Track down every line below that holds "gateDrive" and copy it.

Dataset entries
....
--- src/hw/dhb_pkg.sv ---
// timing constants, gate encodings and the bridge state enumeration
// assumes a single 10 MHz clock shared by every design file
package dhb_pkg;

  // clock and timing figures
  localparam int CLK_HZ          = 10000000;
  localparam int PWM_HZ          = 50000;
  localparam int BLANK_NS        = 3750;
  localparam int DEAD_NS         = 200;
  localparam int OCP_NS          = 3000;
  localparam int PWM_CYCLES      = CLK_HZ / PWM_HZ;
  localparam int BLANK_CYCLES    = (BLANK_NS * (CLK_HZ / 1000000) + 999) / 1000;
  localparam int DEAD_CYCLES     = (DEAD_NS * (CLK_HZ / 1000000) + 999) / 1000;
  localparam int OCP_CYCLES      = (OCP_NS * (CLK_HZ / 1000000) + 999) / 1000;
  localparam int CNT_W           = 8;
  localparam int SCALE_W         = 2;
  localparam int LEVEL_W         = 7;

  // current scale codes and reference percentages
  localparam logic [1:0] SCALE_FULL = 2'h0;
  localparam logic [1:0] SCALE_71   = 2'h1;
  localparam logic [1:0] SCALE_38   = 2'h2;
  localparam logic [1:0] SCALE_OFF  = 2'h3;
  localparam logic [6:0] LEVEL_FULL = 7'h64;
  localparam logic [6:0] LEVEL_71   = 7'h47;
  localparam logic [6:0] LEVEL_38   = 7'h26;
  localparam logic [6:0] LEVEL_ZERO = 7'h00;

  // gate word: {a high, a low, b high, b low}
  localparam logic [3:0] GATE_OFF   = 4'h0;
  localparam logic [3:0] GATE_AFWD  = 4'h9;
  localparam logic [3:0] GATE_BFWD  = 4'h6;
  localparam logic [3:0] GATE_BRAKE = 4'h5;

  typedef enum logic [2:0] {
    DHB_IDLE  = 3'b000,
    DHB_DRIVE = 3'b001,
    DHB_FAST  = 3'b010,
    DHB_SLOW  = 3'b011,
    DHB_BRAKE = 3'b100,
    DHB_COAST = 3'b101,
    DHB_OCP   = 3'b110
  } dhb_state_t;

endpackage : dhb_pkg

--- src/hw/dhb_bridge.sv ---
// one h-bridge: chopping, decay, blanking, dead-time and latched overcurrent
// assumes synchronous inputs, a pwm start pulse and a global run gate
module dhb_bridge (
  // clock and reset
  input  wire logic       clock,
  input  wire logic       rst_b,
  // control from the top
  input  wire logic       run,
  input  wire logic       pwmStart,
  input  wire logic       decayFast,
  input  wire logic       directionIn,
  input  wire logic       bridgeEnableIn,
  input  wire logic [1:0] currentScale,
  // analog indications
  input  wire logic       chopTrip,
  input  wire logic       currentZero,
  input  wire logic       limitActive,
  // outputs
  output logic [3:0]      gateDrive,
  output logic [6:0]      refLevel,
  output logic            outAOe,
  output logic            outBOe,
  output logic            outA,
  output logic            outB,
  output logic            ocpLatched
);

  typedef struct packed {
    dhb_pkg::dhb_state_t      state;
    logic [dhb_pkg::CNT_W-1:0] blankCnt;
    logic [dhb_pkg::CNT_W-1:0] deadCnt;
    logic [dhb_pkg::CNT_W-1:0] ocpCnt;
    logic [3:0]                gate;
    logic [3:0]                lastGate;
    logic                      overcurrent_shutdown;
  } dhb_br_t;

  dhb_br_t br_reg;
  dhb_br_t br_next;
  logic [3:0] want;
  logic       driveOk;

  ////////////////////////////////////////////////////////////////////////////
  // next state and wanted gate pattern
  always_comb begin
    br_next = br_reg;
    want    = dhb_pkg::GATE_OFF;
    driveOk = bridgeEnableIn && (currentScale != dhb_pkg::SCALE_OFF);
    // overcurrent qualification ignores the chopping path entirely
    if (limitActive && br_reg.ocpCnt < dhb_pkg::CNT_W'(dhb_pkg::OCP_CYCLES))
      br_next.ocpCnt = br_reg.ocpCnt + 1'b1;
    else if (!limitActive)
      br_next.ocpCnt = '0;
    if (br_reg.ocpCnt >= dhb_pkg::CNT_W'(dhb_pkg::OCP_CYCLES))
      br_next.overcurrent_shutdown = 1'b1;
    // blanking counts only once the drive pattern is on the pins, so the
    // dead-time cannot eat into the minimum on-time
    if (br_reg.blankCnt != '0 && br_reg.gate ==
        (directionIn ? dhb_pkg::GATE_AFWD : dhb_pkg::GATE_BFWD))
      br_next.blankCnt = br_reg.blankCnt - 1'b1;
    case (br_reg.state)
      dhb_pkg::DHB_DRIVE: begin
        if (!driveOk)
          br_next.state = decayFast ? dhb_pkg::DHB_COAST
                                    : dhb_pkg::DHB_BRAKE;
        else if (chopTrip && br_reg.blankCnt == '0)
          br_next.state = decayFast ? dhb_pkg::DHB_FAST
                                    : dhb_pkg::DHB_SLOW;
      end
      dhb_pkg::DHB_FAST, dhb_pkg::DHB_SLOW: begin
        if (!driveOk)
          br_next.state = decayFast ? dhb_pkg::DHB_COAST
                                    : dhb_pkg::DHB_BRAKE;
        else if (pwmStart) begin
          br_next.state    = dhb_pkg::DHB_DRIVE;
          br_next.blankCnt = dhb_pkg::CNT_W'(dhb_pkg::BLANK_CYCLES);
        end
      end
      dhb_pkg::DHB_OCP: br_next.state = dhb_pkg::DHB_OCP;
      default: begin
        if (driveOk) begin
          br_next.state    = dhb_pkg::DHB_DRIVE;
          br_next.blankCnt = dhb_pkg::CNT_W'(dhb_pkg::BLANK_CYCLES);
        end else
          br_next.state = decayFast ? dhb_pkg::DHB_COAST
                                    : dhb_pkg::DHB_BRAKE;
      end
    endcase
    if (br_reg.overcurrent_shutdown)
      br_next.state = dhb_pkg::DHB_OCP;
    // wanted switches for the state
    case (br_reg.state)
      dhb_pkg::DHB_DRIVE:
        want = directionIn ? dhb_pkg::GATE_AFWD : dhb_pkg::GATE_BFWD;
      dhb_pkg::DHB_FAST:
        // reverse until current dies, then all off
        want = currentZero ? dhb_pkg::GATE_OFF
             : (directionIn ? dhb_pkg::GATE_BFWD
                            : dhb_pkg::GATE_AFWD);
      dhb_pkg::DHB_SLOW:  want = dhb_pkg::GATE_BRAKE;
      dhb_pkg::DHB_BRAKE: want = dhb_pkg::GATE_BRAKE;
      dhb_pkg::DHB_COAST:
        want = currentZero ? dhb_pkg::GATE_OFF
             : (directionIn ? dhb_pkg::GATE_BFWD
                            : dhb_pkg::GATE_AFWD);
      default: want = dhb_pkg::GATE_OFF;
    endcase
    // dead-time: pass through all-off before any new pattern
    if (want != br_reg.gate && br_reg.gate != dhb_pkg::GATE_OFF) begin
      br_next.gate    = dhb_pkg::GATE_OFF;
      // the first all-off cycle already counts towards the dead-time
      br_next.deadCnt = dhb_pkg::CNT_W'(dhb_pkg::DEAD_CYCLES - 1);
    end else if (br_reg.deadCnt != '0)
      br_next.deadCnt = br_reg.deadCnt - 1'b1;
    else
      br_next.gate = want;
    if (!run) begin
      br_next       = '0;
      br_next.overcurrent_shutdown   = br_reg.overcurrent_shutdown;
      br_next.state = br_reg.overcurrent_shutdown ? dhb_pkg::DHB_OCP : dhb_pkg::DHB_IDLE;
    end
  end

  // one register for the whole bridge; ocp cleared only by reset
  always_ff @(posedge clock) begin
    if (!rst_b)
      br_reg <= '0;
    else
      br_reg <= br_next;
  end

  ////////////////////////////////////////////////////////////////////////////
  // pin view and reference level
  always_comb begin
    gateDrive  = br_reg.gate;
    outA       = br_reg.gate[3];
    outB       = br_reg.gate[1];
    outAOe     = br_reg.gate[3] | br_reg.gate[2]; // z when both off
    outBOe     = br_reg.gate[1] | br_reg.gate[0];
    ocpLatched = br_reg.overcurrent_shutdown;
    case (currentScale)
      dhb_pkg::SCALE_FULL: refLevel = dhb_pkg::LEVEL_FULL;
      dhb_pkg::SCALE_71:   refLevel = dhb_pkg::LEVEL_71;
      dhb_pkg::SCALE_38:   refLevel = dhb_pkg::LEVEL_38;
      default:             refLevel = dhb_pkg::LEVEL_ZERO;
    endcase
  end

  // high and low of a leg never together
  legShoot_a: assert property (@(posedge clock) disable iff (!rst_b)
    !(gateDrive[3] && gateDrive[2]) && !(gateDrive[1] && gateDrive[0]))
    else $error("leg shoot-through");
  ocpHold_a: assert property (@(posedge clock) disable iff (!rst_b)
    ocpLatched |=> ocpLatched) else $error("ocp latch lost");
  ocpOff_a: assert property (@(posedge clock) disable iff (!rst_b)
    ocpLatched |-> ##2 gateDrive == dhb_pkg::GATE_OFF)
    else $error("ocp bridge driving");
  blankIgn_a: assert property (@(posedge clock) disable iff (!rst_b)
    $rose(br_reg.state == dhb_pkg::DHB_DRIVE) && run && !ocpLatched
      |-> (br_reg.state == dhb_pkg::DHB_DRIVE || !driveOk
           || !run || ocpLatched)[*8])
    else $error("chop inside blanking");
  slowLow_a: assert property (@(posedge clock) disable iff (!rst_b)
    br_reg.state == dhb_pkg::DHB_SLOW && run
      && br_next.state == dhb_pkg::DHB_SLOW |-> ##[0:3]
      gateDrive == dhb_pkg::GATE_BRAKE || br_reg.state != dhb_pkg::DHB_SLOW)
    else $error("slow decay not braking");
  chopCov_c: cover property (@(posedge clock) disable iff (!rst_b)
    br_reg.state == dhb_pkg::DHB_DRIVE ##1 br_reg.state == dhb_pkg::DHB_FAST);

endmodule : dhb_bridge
....
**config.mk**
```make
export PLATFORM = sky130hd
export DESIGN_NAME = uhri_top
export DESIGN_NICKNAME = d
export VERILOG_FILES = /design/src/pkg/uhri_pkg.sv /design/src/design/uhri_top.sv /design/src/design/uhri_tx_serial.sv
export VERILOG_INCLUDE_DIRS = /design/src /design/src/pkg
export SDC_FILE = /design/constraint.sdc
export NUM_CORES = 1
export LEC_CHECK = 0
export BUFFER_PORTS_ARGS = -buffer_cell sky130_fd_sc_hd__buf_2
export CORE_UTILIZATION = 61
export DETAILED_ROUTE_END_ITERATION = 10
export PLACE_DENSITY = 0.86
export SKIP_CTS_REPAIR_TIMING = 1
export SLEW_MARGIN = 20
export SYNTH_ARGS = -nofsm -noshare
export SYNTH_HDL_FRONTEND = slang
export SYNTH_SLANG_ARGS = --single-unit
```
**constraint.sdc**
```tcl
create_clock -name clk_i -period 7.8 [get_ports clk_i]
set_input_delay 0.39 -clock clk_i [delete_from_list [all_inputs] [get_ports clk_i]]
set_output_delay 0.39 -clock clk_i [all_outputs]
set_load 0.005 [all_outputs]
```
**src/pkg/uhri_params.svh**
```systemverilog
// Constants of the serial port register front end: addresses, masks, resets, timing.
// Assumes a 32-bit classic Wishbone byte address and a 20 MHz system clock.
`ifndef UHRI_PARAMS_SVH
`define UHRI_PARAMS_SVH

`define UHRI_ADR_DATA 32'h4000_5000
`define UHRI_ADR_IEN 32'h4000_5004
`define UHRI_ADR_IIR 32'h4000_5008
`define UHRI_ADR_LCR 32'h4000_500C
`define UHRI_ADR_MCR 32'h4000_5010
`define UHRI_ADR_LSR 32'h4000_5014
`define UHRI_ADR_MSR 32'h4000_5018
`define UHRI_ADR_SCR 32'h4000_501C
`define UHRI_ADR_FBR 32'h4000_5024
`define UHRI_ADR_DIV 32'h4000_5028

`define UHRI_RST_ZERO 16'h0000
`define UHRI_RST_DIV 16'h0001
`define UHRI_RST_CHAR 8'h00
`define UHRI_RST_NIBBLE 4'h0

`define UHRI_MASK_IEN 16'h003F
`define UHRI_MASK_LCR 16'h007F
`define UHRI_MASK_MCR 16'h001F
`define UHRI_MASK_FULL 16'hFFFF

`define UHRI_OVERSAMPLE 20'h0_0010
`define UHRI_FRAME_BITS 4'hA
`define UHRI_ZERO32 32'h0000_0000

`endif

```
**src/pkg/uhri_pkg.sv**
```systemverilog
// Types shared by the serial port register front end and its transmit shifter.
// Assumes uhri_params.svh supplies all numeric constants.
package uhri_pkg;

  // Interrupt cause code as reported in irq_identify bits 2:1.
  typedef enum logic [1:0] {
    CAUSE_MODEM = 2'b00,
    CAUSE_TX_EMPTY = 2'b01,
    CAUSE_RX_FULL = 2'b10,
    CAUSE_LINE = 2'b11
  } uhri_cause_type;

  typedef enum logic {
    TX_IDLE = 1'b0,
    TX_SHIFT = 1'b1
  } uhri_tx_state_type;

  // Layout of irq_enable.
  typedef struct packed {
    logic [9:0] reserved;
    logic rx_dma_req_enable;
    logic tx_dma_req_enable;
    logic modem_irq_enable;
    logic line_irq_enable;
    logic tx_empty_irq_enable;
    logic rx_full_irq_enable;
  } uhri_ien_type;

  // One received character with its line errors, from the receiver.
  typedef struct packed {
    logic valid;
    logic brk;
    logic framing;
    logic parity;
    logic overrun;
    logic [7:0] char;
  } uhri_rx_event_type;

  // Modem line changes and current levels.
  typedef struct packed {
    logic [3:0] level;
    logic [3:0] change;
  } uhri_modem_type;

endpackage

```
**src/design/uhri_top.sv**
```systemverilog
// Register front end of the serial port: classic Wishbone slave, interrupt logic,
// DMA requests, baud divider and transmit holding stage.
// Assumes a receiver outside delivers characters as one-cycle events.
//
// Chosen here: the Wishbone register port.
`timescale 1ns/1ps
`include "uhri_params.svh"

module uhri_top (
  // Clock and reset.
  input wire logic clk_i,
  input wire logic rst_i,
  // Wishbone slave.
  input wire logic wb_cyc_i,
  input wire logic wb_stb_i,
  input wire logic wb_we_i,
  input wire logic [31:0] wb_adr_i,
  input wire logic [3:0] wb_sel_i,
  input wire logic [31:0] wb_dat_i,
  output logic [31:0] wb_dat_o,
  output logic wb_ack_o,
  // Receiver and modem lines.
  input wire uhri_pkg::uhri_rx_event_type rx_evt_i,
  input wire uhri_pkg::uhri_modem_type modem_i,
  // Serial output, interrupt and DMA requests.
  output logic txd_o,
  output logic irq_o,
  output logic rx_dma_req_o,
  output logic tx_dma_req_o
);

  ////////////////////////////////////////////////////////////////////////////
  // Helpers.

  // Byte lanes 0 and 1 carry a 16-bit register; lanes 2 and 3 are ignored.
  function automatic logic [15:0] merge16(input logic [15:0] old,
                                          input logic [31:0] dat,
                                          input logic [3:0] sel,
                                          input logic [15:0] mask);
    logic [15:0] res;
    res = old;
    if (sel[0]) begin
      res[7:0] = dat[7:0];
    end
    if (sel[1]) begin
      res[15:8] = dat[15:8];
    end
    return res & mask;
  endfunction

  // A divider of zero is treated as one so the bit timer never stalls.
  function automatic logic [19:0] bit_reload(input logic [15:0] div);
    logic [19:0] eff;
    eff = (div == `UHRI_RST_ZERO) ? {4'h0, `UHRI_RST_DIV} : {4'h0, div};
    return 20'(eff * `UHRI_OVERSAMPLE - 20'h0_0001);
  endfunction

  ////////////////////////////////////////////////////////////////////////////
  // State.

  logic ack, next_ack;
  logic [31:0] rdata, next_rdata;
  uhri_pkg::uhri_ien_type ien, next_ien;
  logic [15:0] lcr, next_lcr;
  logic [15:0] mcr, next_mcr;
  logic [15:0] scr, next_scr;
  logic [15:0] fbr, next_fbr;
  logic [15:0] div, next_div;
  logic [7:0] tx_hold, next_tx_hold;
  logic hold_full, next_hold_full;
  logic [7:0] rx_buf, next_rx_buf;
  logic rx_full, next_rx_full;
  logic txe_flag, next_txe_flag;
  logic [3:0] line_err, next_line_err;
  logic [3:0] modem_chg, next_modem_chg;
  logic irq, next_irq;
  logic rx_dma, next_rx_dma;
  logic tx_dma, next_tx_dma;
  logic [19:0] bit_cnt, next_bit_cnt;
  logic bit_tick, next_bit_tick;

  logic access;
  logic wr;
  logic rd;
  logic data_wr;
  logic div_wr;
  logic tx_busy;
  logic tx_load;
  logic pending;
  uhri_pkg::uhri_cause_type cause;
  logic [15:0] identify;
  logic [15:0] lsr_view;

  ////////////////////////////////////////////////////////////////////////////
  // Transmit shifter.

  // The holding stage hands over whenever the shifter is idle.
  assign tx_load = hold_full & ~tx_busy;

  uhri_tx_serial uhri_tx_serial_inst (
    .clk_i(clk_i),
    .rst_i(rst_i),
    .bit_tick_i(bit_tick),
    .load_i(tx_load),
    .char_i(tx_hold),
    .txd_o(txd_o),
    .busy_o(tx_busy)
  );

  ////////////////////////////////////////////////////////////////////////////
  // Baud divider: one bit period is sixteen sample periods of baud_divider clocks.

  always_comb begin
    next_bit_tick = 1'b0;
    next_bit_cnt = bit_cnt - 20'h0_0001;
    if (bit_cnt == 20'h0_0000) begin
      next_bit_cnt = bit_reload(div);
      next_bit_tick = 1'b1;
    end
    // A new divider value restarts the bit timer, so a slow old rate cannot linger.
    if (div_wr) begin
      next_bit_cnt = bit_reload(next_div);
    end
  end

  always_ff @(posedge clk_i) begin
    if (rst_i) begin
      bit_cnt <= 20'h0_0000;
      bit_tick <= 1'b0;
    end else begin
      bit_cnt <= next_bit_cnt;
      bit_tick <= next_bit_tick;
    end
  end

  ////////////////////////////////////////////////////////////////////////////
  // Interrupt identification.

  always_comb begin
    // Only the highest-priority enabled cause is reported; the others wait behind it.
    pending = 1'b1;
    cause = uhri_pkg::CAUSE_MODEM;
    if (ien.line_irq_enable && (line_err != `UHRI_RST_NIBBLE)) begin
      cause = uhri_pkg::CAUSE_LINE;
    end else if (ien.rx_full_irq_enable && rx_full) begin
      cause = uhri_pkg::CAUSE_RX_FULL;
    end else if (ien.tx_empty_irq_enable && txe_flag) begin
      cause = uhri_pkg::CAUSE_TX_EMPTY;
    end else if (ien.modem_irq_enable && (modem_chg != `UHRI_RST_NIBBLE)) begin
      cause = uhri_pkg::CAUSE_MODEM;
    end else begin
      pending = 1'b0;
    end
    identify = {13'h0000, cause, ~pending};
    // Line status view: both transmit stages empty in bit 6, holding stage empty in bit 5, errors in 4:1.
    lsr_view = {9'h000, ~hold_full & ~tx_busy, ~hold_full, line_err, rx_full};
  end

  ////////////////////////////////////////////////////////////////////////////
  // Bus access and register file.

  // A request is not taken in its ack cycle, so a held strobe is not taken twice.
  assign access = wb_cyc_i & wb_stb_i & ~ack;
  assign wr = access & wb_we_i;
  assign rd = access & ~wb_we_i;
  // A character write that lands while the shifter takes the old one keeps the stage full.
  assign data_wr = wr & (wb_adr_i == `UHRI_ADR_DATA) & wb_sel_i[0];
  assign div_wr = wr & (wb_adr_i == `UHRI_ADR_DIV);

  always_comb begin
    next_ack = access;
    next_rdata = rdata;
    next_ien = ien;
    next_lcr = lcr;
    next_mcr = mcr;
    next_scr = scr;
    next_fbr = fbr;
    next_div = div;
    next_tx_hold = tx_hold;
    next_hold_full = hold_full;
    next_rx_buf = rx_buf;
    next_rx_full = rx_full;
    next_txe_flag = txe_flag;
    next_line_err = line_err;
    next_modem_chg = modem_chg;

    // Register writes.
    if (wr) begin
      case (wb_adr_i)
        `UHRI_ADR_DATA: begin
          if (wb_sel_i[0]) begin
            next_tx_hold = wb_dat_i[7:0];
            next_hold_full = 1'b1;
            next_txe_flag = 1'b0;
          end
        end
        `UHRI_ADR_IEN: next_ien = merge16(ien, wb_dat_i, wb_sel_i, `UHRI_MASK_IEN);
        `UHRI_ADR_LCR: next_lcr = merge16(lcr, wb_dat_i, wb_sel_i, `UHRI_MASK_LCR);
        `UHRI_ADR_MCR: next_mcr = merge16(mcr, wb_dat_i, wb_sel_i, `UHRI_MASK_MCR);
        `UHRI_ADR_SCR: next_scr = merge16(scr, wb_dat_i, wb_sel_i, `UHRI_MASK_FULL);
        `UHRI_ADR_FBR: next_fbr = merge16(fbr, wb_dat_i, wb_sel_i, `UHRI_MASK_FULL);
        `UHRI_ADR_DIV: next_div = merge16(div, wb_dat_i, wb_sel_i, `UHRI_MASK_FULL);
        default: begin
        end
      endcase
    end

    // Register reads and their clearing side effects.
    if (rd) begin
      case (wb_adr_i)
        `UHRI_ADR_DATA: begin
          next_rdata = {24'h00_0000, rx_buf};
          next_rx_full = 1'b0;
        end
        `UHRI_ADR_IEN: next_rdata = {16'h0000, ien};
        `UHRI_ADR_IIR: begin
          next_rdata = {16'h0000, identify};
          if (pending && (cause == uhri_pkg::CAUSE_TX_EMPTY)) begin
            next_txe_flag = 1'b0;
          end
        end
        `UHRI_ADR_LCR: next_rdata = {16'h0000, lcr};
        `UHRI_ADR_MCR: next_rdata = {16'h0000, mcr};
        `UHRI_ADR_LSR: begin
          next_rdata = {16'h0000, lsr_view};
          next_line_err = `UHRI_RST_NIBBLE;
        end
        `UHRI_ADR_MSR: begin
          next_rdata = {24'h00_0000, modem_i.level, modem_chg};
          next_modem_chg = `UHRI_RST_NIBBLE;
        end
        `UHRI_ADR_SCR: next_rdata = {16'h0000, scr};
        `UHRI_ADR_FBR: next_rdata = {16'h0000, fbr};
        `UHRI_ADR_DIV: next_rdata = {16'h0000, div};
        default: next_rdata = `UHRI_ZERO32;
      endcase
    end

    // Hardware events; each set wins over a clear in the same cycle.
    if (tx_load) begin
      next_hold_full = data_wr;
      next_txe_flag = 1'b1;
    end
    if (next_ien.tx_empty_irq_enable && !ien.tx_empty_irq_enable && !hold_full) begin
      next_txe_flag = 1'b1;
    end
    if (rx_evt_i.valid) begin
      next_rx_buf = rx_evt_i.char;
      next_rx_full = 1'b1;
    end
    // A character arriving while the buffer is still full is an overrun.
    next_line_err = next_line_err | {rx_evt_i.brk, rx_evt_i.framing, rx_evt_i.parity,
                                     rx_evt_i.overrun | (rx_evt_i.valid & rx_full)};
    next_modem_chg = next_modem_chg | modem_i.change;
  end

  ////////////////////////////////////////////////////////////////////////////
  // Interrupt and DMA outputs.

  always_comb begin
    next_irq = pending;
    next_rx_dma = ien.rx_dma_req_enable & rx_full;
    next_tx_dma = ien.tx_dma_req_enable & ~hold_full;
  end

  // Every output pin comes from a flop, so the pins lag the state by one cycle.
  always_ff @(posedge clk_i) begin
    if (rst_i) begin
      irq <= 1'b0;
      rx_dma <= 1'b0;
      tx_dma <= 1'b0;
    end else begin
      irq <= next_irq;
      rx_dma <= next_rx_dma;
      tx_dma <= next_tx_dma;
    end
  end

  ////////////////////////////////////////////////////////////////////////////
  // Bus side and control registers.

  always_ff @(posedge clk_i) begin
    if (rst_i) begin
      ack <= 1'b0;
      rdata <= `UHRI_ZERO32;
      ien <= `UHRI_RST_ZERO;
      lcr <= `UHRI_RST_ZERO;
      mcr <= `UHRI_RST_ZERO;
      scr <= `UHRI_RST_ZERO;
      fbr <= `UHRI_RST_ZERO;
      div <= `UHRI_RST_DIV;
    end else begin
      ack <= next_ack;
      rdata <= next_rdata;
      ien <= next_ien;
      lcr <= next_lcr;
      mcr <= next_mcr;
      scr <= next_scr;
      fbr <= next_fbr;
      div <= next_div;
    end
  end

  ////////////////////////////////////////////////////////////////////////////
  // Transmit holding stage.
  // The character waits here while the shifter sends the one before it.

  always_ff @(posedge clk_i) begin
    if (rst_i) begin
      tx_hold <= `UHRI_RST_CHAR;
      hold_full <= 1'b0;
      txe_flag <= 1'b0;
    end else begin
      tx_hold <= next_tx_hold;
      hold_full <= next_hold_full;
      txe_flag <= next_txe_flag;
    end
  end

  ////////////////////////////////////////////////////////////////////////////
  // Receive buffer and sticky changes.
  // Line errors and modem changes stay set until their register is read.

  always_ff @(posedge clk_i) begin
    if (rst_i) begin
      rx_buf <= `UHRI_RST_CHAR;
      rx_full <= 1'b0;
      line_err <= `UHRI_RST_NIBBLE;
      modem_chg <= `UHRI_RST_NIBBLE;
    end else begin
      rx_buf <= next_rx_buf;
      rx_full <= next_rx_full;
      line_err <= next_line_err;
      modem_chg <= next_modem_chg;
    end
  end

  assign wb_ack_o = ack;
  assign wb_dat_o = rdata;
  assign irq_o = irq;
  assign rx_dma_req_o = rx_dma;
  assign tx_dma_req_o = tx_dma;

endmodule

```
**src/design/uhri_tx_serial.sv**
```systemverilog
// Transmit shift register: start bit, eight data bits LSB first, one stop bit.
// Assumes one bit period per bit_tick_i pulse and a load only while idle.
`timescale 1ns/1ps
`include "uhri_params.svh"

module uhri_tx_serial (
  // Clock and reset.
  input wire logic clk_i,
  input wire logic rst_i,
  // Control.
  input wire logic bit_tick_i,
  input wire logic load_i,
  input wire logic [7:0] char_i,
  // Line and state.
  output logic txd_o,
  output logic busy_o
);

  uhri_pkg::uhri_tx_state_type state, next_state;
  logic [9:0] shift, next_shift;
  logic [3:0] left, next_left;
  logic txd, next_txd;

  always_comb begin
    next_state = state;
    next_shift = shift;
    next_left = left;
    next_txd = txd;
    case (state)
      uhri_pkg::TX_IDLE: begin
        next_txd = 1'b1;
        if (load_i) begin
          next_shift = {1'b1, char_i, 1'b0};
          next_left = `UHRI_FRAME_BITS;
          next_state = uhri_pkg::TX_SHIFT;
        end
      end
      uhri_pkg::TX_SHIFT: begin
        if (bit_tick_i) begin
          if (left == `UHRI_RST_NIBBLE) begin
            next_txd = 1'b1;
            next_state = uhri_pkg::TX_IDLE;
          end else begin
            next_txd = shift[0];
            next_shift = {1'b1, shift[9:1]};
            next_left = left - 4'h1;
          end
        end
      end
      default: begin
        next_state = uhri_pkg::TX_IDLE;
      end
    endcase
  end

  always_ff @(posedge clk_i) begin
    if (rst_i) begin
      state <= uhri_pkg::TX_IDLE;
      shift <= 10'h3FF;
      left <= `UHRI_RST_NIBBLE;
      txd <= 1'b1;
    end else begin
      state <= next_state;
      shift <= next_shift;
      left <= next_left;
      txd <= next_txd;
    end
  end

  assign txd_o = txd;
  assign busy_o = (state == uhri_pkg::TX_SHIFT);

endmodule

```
....
Written response:
  output logic [3:0]      gateDrive,
    gateDrive  = br_reg.gate;
    !(gateDrive[3] && gateDrive[2]) && !(gateDrive[1] && gateDrive[0]))
    ocpLatched |-> ##2 gateDrive == dhb_pkg::GATE_OFF)
      gateDrive == dhb_pkg::GATE_BRAKE || br_reg.state != dhb_pkg::DHB_SLOW)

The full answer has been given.